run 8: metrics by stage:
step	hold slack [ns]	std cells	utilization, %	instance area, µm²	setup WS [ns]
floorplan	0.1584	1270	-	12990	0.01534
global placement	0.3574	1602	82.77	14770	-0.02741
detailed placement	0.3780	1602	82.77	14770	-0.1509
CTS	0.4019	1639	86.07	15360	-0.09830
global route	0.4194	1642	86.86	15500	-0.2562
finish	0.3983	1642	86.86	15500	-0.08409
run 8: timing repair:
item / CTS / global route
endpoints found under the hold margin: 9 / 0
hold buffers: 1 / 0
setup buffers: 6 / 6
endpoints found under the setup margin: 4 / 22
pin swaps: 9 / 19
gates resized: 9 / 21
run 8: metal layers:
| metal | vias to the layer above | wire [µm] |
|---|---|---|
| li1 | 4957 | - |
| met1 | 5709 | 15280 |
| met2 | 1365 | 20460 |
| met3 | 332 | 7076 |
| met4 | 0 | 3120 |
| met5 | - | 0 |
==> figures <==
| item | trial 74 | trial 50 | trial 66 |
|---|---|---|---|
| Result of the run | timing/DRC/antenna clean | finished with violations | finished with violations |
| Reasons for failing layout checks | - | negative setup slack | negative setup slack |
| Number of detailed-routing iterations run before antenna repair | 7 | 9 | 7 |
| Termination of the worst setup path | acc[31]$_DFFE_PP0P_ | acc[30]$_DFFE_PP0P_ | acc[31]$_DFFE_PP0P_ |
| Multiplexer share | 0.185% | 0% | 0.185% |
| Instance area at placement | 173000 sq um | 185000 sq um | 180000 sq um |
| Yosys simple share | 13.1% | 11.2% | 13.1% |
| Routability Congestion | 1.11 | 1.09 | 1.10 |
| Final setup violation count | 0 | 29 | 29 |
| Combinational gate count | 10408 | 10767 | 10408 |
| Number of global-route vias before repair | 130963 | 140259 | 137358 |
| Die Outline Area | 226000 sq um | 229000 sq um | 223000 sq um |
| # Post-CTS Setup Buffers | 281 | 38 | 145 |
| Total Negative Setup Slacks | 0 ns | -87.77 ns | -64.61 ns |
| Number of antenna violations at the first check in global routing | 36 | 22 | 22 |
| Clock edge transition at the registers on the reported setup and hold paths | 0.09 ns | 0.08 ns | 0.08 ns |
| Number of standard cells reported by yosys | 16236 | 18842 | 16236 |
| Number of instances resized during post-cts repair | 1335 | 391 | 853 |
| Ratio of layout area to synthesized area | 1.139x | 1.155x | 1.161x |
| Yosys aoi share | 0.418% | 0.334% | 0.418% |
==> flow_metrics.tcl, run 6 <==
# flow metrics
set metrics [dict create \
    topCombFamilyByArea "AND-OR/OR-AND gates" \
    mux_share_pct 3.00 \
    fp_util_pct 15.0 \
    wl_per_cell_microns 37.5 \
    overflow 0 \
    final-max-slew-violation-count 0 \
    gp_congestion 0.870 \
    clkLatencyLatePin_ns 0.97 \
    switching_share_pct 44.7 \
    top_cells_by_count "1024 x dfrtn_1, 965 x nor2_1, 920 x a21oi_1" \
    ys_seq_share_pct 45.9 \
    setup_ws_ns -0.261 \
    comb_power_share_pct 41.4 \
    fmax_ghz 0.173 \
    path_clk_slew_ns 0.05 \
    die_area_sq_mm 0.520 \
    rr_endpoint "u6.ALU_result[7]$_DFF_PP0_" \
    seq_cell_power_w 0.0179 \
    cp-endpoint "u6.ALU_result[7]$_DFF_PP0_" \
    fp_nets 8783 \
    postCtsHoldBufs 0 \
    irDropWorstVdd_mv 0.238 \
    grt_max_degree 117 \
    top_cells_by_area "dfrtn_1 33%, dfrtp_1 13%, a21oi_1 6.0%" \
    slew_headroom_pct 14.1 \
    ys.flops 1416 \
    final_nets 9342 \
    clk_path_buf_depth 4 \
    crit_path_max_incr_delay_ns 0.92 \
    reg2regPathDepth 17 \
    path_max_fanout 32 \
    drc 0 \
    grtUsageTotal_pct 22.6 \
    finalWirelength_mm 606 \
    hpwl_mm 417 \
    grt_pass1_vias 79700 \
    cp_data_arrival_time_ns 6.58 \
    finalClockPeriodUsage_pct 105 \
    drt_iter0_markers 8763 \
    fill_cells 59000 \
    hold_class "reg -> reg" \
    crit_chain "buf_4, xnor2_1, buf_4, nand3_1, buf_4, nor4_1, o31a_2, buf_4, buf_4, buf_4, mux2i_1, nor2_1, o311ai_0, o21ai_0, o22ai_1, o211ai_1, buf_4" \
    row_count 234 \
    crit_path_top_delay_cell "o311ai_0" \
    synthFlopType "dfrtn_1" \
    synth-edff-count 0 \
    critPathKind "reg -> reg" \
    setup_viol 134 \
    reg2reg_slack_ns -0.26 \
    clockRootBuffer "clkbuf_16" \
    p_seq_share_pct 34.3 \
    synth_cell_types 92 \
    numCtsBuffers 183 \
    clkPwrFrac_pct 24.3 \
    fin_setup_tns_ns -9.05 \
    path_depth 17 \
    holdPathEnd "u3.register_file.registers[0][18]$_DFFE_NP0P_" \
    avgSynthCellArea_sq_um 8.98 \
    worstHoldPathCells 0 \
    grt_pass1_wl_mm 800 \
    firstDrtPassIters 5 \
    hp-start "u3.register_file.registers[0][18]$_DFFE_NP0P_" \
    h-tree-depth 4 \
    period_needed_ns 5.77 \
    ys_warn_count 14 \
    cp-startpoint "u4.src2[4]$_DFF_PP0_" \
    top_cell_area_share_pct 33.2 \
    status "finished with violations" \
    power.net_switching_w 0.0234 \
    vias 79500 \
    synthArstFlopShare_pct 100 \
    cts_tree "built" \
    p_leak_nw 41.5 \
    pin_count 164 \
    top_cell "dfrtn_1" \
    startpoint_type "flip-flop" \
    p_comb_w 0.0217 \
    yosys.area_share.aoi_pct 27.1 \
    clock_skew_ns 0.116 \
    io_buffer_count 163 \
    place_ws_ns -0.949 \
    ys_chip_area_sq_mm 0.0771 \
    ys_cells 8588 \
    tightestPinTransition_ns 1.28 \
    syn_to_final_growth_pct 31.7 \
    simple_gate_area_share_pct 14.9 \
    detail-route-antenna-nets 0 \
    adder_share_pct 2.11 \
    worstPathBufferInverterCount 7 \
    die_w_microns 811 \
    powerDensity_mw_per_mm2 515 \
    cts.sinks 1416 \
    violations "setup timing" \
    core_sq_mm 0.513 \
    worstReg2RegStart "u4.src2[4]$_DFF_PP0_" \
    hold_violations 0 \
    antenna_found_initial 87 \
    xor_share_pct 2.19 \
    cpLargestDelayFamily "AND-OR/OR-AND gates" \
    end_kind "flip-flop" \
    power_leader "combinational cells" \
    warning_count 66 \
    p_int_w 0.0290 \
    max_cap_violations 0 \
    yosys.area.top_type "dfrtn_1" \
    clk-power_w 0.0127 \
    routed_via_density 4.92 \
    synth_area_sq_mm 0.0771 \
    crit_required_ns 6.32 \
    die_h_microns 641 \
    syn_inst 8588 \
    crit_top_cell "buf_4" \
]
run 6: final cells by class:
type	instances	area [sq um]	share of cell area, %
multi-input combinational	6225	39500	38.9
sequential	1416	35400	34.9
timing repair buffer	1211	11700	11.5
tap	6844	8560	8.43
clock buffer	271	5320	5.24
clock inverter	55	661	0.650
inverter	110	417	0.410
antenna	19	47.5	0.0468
## cedar
## reflex_core
module reflex_core (
    input wire clk,                   
    input wire rst_n,                 
    input wire signed [15:0] z_pos,   
    input wire signed [15:0] z_vel,   
    input wire signed [15:0] kp_gain,
    input wire signed [15:0] kd_gain,
    input wire signed [15:0] vel_threshold,  
    output reg signed [15:0] u_out,   
    output reg guardian_active        
);
export LEC_CHECK = 0
export CAP_MARGIN = 20
export CORE_MARGIN = 2
export CORE_UTILIZATION = 72
export CTS_CLUSTER_DIAMETER = 395
export PLACE_DENSITY = 0.36
export SETUP_SLACK_MARGIN = -0.39
export SLEW_MARGIN = 20
create_clock -name core_clock -period 6.47 [get_ports {clk}]
run.sh (not shown) runs the stock make flow with config.mk's settings and CLKGATE_MAP_FILE=.
Layout checks on cedar: not met. Flow itself completed; violations: negative setup slack.
[inputs] maple vs cedar
- removing PLACE_DENSITY (formerly 0.36)
- removing CTS_CLUSTER_DIAMETER (formerly 395)
- removing SETUP_SLACK_MARGIN (formerly -0.39)
- changing CORE_UTILIZATION from 72 to 40
- changing the clock period (ns, I/O delays scaled along) from 6.47 to 10.3
## What came out
Both conditions hold for maple: the flow ran to the end and the final layout passed the timing, design-rule and antenna checks. On flip-flop count, cedar tracks maple almost exactly. The post-route setup TNS number comes out higher for maple vs cedar. maple ended up with more standard cells than cedar. Comparing cedar and maple, the higher flip-flop and latch share of the layout cell area was measured on maple. maple: number of nets in the final layout about 9% below cedar. Across both runs, total number of placement rows was higher for maple than for cedar.

== try-yarrow ==
Starting RTL as in the previous note.
clock: 5.22 ns
lec_check: 0
abc_area: 1
cap_margin: 20
cell_pad_in_sites_detail_placement: 1
core_aspect_ratio: 1.05
core_margin: 3
core_utilization: 40
cts_cluster_size: 25
gpl_routability_driven: 0
slew_margin: 35
tns_end_percent: 65
global routing: try-yarrow exited with error
Changes in try-xenon relative to try-yarrow:
- CELL_PAD_IN_SITES_GLOBAL_PLACEMENT now 2, previously not set
- MAX_ROUTING_LAYER now met4, previously not set
- TNS_END_PERCENT now 100, was 65
- GPL_ROUTABILITY_DRIVEN now 1, was 0
- SETUP_SLACK_MARGIN now 0.97, previously not set
## What came out
- In try-xenon the implementation completed, yet the final layout does not meet the checks, the culprit being setup timing.
- On number of port buffers, try-xenon and try-yarrow are neck and neck.
- Sequential fraction of the synthesis area came out exactly the same in try-xenon and try-yarrow.
- Taking try-yarrow as the reference, in try-xenon area of the mapped netlist saw little to no change; post-detailed-placement half-perimeter wirelength lower.
- From try-yarrow to try-xenon, number of nets produced by synthesis did not move at all.
- try-xenon vs. try-yarrow: placement-stage worst setup slack shows an increase of 0.075 ns, adder-cell area share of the yosys netlist has remained practically unchanged.
- Diff try-xenon..try-yarrow | die area | unchanged
- Min number of buffers inserted to repair setup after CTS across try-xenon and try-yarrow: try-yarrow
- Re number of standard-cell rows in the floorplan: no difference whatsoever between try-yarrow and try-xenon.
- Area of the placeable core: try-xenon vs try-yarrow — no meaningful difference
Changes in try-zinc relative to try-xenon:
- changing SLEW_MARGIN from 35 to 20
- removing GPL_ROUTABILITY_DRIVEN (formerly 1)
- removing CORE_ASPECT_RATIO (formerly 1.05)
- removing MAX_ROUTING_LAYER (formerly met4)
- removing TNS_END_PERCENT (formerly 100)
- changing CORE_UTILIZATION from 40 to 72
- changing SETUP_SLACK_MARGIN from 0.97 to 1.85
- removing CTS_CLUSTER_SIZE (formerly 25)
- removing ABC_AREA (formerly 1)
- removing CELL_PAD_IN_SITES_DETAIL_PLACEMENT (formerly 1)
- changing CORE_MARGIN from 3 to 2
- removing CELL_PAD_IN_SITES_GLOBAL_PLACEMENT (formerly 2)
- changing the clock period (ns, I/O delays scaled along) from 5.22 to 6.32
Results
Tool error GRT-0232 stopped try-zinc during global routing; no final results.
try-zinc: count of instances resized after the clock tree is built about 37% below try-xenon
Against try-xenon, try-zinc comes in 0.45 points higher on xor/xnor share of the synthesized area.
Per-instance average area after synthesis ends up lower on try-xenon.
From try-xenon to try-zinc the numbers moved as follows: yosys-reported design area after synthesis went down 5.7%, half-perimeter wire length after placement shrank by 19000 µm, placer congestion estimate has increased, count of unique library cells instantiated by Yosys increased 36, height of the die lower.
try-xenon has higher synthesized cell count than try-zinc.
What try-willow does differently from try-zinc at the input level:
- swapping 72 for 40 in CORE_UTILIZATION
- clearing SETUP_SLACK_MARGIN, which used to be 1.85
- swapping 6.32 for 8.0 in the clock period (ns, I/O delays scaled along)
--- outcome ---
- try-willow finished every step from synthesis to the final layout, and the layout passed the timing, design-rule and antenna checks.
- Taking try-zinc as the reference point, the number of gates resized after CTS of try-willow falls by 602.
- Re synthesized area per cell: no difference whatsoever between try-willow and try-zinc.
- The run showing the greater initial standard-cell utilization of the core is try-zinc.
- Taking try-zinc as the reference, in try-willow count of flip-flops with a built-in enable after synthesis barely changed; total setup buffers inserted after CTS dropped 95; synthesized chip area reported by yosys barely changed; number of clock sinks seen by CTS barely changed.
- Synthesized cell count delta (try-zinc -> try-willow): insignificant
- On try-willow: die size is about 80% higher than what try-zinc gave.
- [diff] pre-CTS setup slack, try-willow relative to try-zinc: improvement
- try-willow vs try-zinc: instance count after placement with tap cells included up

north:
Starting RTL as in the previous note.
clock: 13.1 ns
lec_check: 0
cap_margin: 20
core_margin: 10
core_utilization: 71
slew_margin: 5
tns_end_percent: 30
Input-level comparison between south and north:
# north
export LEC_CHECK = 0
export CAP_MARGIN = 20
export CORE_MARGIN = 10
export CORE_UTILIZATION = 71
export SLEW_MARGIN = 5
export TNS_END_PERCENT = 30
create_clock -name core_clock -period 13.1 [get_ports {clk}]
# south
export LEC_CHECK = 0
export CAP_MARGIN = 20
export CORE_MARGIN = 2
export CORE_UTILIZATION = 64
export SETUP_SLACK_MARGIN = 1.44
export SLEW_MARGIN = 20
create_clock -name core_clock -period 5.43 [get_ports {clk}]
south: flow complete, layout not clean; failing: setup timing. south against north: overall routed net length went up by 15 mm, worst hold slack after final layout went down by 43 ps, global routing usage on met3 shows an increase of 1.8 points, post-route worst setup slack now smaller.
--- input diff south..east ---
# south
export LEC_CHECK = 0
export CAP_MARGIN = 20
export CORE_MARGIN = 2
export CORE_UTILIZATION = 64
export SETUP_SLACK_MARGIN = 1.44
export SLEW_MARGIN = 20
create_clock -name core_clock -period 5.43 [get_ports {clk}]
# east
export LEC_CHECK = 0
export CAP_MARGIN = 20
export CORE_MARGIN = 2
export CORE_UTILIZATION = 42
export SLEW_MARGIN = 20
create_clock -name core_clock -period 7.78 [get_ports {clk}]
Findings:
east finished all stages; the layout is clean. Higher least setup slack across all paths after layout was reported by east, not south. Going from south to east, global-route usage lower, required time of the critical path higher.
## Diff of input files: west against east
# east
export LEC_CHECK = 0
export CAP_MARGIN = 20
export CORE_MARGIN = 2
export CORE_UTILIZATION = 42
export SLEW_MARGIN = 20
create_clock -name core_clock -period 7.78 [get_ports {clk}]
# west
export LEC_CHECK = 0
export CAP_MARGIN = 20
export CORE_MARGIN = 2
export CORE_UTILIZATION = 66
export SLEW_MARGIN = 20
create_clock -name core_clock -period 6.32 [get_ports {clk}]
==> results <==
- What the final checks of west revealed, after a flow that finished every stage, was a layout that fails on setup timing.
- For west, the worst setup path startpoint was z_vel[6], unlike east, where it was z_vel[9].
- Summary of west over east: hold slack up 46 ps; final cell count down 2.0%; number of cells on the critical path down 2; worst path required time down 1470 ps; share of the clock period used by the worst path up 13 points.
- The run showing the smaller number of nets in the layout is east.
- [west] combined global-route utilization of all metal layers rose 16 points relative to east
==> 04-24: inputs <==
Design milestone1, start of the top module:
module milestone1 (
	input logic CLOCK_50_I,                    
	input logic resetn,
	input  logic            M1_en,
	output  logic            M1_end,
	output logic   [17:0]   SRAM_address,
	input  logic   [15:0]   SRAM_read_data,
	output logic   [15:0]   SRAM_write_data,
	output logic            SRAM_we_n
);
clock: 9.26 ns
lec_check: 0
cap_margin: 20
core_margin: 2
core_utilization: 70
cts_cluster_diameter: 235
cts_cluster_size: 79
hold_slack_margin: -0.09
max_routing_layer: met4
place_density_lb_addon: 0.02
setup_slack_margin: 2.47
slew_margin: 20
tns_end_percent: 5
run.sh (not shown) runs the stock make flow with config.mk's settings and CLKGATE_MAP_FILE=.
==> 02-01: changes against 04-24 <==
==> flow/config.mk (replaced) <==
export PLATFORM = sky130hd
export DESIGN_NAME = milestone1
export DESIGN_NICKNAME = milestone1
export VERILOG_FILES = /design/flow/design.v
export SDC_FILE = /design/flow/constraint.sdc
export NUM_CORES = 4
export LEC_CHECK = 0
export CAP_MARGIN = 20
export CORE_MARGIN = 2
export CORE_UTILIZATION = 40
export GPL_ROUTABILITY_DRIVEN = 0
export SLEW_MARGIN = 20
export TNS_END_PERCENT = 30
==> flow/constraint.sdc (replaced) <==
create_clock -name core_clock -period 13.0 [get_ports {CLOCK_50_I}]
set_input_delay 2.6000 -clock core_clock [delete_from_list [all_inputs] [get_ports {CLOCK_50_I}]]
set_output_delay 2.6000 -clock core_clock [all_outputs]
set_load 0.01 [all_outputs]
==> results <==
metric	02-01	04-24
Most used standard cell by instance count after synthesis	sky130_fd_sc_hd__inv_1	sky130_fd_sc_hd__inv_1
Row count	145	109
Die Size	160000 um2	92000 um2
Mapped Area	62700 um2	62700 um2
Die width	400 um	303 um
Maximum count of clock buffers along a single path	3	3
Total setup buffers inserted after CTS	0	47
Number of enable flip-flop cells	16	16
Post-DP Area	65600 um2	73300 um2
Multiplexer area fraction after synthesis	0.0232	0.0232
Number of levels the H-tree was split into	3	1
Core area	156000 um2	88600 um2
Post-DP HPWL	142 mm	164 mm
Biggest area consumer among synthesized cells	sky130_fd_sc_hd__dfrtp_1	sky130_fd_sc_hd__dfrtp_1
Die extent in y	400 um	303 um
Run status	timing/DRC/antenna clean	did not finish
Failing step	-	global routing (5_1_grt)
Cell count after placement	9199	9412
XOR Share, Synth	0.0614	0.0614
Main flop type after synthesis	sky130_fd_sc_hd__dfrtp_1	sky130_fd_sc_hd__dfrtp_1
Clock buffers created by TritonCTS	75	12
Post-cts sizing count	0	387
Floorplan core density	0.402	0.707
Yosys aoi share	0.204	0.204
Top-Level Pins	55	55
Worst slack at placement	0.469 ns	-0.868 ns
Share of async-settable or async-resettable flops after synthesis	0.974	0.974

#####

Read through the data and copy every line where "under" shows up.

endpoints found under the hold margin: 9 / 0
endpoints found under the setup margin: 4 / 22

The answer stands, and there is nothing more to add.